INSTRUCTIONS TO FOLLOW: Filter the data for lines with the word "endmodule", then copy every line so identified.

DATA IN THIS EXERCISE:

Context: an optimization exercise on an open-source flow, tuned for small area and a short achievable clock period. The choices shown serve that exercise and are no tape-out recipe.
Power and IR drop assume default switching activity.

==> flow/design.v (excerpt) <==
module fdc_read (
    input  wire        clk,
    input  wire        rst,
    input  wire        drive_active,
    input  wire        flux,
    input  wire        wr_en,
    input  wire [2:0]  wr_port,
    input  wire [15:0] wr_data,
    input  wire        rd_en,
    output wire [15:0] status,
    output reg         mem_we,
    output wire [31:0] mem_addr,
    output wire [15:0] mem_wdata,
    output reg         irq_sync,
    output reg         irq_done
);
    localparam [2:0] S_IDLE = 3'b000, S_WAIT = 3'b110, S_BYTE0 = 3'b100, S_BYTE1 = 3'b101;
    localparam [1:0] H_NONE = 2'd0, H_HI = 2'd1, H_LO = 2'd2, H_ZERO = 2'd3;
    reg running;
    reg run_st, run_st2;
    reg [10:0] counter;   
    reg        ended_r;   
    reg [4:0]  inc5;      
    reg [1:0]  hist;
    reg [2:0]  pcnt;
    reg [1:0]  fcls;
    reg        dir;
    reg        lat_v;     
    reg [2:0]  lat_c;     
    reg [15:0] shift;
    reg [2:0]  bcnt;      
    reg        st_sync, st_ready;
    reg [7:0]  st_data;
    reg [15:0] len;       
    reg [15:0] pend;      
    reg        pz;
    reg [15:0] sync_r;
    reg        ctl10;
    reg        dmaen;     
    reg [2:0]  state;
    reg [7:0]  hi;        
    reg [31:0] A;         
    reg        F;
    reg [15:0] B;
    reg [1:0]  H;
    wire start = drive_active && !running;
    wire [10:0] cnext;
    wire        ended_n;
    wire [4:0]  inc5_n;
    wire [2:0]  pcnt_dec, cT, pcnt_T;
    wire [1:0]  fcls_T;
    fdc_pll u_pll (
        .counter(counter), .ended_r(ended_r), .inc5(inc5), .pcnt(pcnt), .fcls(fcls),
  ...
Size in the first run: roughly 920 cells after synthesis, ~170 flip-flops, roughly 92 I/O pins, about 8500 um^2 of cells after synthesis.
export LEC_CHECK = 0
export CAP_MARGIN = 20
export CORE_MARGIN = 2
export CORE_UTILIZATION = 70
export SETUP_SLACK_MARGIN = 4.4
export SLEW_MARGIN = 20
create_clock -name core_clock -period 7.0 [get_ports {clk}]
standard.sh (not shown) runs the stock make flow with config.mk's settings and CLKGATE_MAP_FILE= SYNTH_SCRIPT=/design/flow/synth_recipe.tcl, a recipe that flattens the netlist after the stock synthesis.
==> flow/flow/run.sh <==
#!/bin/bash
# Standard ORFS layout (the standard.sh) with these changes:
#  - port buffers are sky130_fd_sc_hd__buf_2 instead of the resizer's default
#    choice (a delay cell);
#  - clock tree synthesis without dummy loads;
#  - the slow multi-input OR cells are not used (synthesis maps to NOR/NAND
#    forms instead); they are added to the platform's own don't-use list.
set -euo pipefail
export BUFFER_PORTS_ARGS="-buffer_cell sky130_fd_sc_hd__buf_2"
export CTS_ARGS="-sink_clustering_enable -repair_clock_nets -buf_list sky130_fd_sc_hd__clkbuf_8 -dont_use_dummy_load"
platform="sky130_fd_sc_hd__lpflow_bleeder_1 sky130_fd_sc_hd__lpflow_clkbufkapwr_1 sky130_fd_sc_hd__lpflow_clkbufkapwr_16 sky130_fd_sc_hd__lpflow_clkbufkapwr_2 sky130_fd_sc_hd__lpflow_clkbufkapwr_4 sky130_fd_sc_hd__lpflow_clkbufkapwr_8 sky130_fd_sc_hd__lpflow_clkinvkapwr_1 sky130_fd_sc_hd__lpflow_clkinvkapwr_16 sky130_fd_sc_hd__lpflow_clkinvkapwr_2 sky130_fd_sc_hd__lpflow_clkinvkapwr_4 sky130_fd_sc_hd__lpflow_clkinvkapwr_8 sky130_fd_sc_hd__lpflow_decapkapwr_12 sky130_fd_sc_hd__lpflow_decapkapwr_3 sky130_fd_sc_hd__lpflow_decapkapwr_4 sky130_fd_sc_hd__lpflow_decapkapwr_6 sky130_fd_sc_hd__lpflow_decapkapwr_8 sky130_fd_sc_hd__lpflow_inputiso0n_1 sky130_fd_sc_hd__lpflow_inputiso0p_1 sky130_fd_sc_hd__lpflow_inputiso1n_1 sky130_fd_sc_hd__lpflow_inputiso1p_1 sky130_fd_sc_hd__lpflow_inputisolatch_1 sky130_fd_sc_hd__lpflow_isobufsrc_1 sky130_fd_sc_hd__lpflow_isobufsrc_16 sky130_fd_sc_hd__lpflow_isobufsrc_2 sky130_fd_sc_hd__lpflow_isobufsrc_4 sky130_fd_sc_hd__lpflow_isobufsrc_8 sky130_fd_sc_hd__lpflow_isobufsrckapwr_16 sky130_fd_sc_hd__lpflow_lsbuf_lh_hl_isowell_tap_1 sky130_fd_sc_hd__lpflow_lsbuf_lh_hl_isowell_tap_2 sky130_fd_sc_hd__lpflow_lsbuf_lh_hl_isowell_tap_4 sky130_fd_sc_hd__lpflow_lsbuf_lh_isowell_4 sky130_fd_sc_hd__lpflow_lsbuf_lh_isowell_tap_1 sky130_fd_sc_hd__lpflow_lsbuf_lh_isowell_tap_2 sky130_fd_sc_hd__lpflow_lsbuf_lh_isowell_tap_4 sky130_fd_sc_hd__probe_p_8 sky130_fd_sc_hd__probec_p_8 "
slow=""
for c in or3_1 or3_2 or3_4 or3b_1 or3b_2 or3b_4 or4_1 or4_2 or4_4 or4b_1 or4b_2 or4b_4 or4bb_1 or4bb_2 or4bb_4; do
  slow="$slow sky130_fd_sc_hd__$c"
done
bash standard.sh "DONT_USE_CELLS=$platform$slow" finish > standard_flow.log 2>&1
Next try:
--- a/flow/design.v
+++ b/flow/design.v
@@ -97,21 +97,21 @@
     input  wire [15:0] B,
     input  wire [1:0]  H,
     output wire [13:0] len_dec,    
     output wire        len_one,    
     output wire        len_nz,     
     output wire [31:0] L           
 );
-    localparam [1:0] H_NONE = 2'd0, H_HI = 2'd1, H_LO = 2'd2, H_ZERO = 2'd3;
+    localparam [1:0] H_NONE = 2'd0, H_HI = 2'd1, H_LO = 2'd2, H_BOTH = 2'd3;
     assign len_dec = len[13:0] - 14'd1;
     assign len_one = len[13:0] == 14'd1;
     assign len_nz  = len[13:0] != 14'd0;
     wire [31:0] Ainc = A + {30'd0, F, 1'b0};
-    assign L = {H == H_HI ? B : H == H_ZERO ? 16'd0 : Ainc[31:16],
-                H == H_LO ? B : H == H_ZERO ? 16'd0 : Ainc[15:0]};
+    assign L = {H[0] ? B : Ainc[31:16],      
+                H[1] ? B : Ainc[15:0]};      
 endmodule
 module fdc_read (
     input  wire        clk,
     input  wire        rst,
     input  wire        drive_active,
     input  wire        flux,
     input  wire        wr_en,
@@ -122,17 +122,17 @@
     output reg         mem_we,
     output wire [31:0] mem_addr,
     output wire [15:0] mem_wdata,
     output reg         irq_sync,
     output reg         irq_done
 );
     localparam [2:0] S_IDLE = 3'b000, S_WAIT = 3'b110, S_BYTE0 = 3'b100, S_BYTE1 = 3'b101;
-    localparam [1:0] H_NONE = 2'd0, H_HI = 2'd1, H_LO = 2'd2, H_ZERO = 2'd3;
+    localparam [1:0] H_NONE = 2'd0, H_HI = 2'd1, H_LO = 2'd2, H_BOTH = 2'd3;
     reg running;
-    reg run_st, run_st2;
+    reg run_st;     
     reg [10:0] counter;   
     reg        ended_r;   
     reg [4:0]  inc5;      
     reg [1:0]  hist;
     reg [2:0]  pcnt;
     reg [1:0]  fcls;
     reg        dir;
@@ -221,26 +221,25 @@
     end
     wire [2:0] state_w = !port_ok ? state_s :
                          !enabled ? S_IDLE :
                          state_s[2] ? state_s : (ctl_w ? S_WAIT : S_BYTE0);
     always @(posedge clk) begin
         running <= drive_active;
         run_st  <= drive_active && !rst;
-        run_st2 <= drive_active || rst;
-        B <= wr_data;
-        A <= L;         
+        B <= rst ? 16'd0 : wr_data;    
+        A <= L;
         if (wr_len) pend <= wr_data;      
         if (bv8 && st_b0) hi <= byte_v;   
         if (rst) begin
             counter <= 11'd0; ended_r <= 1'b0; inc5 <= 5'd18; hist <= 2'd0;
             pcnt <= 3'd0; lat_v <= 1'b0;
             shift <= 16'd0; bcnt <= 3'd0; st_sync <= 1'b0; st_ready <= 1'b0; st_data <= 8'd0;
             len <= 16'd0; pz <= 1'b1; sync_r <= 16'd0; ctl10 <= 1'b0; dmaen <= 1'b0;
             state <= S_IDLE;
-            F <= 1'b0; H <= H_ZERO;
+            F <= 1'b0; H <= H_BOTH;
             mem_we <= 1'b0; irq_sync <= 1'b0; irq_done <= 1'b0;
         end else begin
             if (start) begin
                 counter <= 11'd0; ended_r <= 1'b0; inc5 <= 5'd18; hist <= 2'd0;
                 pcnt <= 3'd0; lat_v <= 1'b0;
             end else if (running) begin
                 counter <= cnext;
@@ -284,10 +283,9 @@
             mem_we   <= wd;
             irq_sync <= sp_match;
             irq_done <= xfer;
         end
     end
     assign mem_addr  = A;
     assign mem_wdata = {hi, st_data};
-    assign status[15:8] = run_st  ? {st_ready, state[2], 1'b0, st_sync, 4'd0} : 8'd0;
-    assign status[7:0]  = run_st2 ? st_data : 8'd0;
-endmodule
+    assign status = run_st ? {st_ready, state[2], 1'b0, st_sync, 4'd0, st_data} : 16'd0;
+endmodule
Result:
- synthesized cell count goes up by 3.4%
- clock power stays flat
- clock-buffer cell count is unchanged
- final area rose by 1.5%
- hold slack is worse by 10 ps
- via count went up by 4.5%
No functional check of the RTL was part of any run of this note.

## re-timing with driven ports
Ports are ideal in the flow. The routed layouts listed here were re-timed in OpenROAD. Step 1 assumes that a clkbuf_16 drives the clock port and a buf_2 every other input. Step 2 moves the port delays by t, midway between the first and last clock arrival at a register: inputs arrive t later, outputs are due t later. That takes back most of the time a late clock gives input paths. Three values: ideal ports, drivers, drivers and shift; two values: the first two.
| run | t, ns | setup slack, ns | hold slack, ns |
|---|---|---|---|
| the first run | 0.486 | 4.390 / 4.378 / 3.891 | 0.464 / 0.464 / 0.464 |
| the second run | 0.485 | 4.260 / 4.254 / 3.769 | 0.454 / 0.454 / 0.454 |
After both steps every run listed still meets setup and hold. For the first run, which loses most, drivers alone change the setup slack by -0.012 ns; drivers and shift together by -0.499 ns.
---
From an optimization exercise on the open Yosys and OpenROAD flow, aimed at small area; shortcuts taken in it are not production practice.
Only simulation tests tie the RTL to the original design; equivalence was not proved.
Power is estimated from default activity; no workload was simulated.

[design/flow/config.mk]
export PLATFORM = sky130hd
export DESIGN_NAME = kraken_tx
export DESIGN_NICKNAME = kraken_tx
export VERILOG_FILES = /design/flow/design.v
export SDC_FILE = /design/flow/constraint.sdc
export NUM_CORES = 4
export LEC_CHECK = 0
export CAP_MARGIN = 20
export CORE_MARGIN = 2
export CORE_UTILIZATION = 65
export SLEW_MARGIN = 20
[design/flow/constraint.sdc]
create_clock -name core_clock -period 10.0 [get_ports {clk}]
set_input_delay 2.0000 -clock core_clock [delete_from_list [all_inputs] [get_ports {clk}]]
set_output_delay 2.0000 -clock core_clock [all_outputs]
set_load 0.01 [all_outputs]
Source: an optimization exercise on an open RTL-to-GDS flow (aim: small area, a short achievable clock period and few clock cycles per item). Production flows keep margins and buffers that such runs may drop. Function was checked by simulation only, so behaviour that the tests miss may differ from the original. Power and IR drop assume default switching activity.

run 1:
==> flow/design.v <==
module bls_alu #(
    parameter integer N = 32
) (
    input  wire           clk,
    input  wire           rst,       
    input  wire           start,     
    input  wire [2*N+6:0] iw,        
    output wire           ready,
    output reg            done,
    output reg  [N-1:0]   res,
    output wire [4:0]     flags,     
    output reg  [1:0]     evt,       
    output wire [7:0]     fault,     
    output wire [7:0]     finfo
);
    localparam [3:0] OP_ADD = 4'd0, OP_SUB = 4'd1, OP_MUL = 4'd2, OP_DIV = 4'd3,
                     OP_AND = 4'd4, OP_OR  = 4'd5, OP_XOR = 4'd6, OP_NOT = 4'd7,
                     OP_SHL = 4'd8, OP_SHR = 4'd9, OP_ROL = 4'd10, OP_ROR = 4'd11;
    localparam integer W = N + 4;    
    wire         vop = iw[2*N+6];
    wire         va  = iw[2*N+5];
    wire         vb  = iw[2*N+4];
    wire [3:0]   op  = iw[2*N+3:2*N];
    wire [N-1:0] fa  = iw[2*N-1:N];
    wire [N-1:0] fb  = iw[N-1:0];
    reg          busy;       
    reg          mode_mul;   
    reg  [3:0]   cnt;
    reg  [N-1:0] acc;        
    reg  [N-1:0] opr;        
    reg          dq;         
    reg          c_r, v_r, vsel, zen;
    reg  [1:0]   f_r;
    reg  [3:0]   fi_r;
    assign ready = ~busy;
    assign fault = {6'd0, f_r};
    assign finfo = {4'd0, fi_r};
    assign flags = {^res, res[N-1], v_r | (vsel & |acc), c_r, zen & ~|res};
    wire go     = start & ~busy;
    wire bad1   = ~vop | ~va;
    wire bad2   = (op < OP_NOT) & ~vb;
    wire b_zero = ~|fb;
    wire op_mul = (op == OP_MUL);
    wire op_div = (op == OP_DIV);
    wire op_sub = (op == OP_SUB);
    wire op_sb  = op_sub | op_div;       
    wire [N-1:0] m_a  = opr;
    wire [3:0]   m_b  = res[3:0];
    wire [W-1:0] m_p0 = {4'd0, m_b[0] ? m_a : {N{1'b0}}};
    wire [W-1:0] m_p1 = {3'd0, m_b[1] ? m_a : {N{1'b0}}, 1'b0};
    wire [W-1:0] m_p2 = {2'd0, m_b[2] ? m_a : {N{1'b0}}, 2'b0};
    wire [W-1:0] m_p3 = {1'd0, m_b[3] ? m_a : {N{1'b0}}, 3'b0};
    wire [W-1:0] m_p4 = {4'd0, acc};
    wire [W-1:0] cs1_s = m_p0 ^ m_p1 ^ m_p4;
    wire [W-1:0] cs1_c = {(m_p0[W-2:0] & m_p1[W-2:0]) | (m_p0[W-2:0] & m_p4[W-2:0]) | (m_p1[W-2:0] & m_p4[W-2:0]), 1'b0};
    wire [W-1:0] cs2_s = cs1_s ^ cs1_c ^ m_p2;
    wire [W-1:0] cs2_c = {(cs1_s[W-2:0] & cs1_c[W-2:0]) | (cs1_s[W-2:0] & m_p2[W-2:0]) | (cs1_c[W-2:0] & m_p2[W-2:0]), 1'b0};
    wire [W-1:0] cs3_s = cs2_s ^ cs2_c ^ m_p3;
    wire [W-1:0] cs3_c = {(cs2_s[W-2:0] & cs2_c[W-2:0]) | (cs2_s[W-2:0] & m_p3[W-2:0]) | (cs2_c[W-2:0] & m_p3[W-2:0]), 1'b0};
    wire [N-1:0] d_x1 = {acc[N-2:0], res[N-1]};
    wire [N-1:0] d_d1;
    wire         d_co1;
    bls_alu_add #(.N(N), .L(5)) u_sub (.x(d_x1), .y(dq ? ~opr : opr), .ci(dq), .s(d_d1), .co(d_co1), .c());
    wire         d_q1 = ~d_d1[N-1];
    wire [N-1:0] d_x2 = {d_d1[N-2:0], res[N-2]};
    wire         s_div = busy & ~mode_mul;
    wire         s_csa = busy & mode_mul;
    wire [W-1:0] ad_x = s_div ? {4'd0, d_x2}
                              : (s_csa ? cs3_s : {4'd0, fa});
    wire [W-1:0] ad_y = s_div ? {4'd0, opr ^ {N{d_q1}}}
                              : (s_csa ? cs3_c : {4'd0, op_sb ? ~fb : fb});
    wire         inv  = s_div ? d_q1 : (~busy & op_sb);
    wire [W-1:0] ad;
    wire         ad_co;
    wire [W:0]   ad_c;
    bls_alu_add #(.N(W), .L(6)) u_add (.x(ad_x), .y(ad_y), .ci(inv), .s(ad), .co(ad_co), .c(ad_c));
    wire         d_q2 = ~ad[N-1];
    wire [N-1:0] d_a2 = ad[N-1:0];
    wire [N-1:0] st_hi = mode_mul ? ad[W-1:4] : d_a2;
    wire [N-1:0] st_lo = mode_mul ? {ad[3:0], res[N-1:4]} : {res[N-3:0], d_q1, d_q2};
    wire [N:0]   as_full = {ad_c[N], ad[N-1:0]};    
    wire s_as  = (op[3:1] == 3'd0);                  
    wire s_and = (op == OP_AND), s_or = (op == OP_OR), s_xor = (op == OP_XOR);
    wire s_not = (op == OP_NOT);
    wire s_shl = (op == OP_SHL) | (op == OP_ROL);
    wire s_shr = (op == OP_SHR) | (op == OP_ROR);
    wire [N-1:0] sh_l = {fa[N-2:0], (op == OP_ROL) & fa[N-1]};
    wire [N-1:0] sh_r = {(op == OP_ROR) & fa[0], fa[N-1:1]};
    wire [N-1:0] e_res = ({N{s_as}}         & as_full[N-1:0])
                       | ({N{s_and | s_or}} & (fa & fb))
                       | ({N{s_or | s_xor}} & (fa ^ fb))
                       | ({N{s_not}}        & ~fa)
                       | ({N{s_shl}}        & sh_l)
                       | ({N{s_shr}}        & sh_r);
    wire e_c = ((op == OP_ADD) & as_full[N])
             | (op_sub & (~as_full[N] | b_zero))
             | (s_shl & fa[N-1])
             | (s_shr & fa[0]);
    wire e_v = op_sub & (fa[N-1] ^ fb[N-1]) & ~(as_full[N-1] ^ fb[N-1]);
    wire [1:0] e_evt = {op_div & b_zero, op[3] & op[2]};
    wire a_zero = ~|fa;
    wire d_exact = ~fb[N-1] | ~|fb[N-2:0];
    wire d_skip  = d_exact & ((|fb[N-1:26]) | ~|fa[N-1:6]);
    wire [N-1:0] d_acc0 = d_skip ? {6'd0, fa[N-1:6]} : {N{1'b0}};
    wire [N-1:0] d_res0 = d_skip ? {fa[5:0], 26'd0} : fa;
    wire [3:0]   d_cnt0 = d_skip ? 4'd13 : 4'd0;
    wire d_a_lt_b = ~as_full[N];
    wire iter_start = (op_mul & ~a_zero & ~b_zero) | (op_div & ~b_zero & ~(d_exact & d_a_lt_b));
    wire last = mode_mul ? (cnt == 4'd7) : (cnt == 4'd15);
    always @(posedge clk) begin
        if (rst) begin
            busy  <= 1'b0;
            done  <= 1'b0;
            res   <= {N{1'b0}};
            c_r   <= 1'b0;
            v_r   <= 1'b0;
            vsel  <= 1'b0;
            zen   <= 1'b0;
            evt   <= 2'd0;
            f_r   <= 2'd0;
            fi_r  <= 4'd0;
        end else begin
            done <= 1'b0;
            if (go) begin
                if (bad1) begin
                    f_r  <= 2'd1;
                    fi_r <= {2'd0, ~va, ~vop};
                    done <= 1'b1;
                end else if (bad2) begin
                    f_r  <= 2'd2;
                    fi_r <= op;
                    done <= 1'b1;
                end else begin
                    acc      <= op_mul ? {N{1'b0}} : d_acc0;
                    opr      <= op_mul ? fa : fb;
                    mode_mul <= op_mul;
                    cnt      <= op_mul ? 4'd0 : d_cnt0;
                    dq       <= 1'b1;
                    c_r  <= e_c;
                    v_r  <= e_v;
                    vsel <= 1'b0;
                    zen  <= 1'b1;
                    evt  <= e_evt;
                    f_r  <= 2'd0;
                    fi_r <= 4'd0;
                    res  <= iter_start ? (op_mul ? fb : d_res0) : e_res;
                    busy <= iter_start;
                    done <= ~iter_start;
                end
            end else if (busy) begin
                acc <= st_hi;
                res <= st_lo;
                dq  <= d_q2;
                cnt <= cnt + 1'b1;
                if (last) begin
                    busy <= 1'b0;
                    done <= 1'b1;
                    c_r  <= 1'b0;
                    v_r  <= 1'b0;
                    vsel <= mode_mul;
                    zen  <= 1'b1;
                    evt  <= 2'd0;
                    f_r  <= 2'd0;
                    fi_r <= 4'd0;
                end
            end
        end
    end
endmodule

SOLVED EXERCISE:
 endmodule
-endmodule
+endmodule
endmodule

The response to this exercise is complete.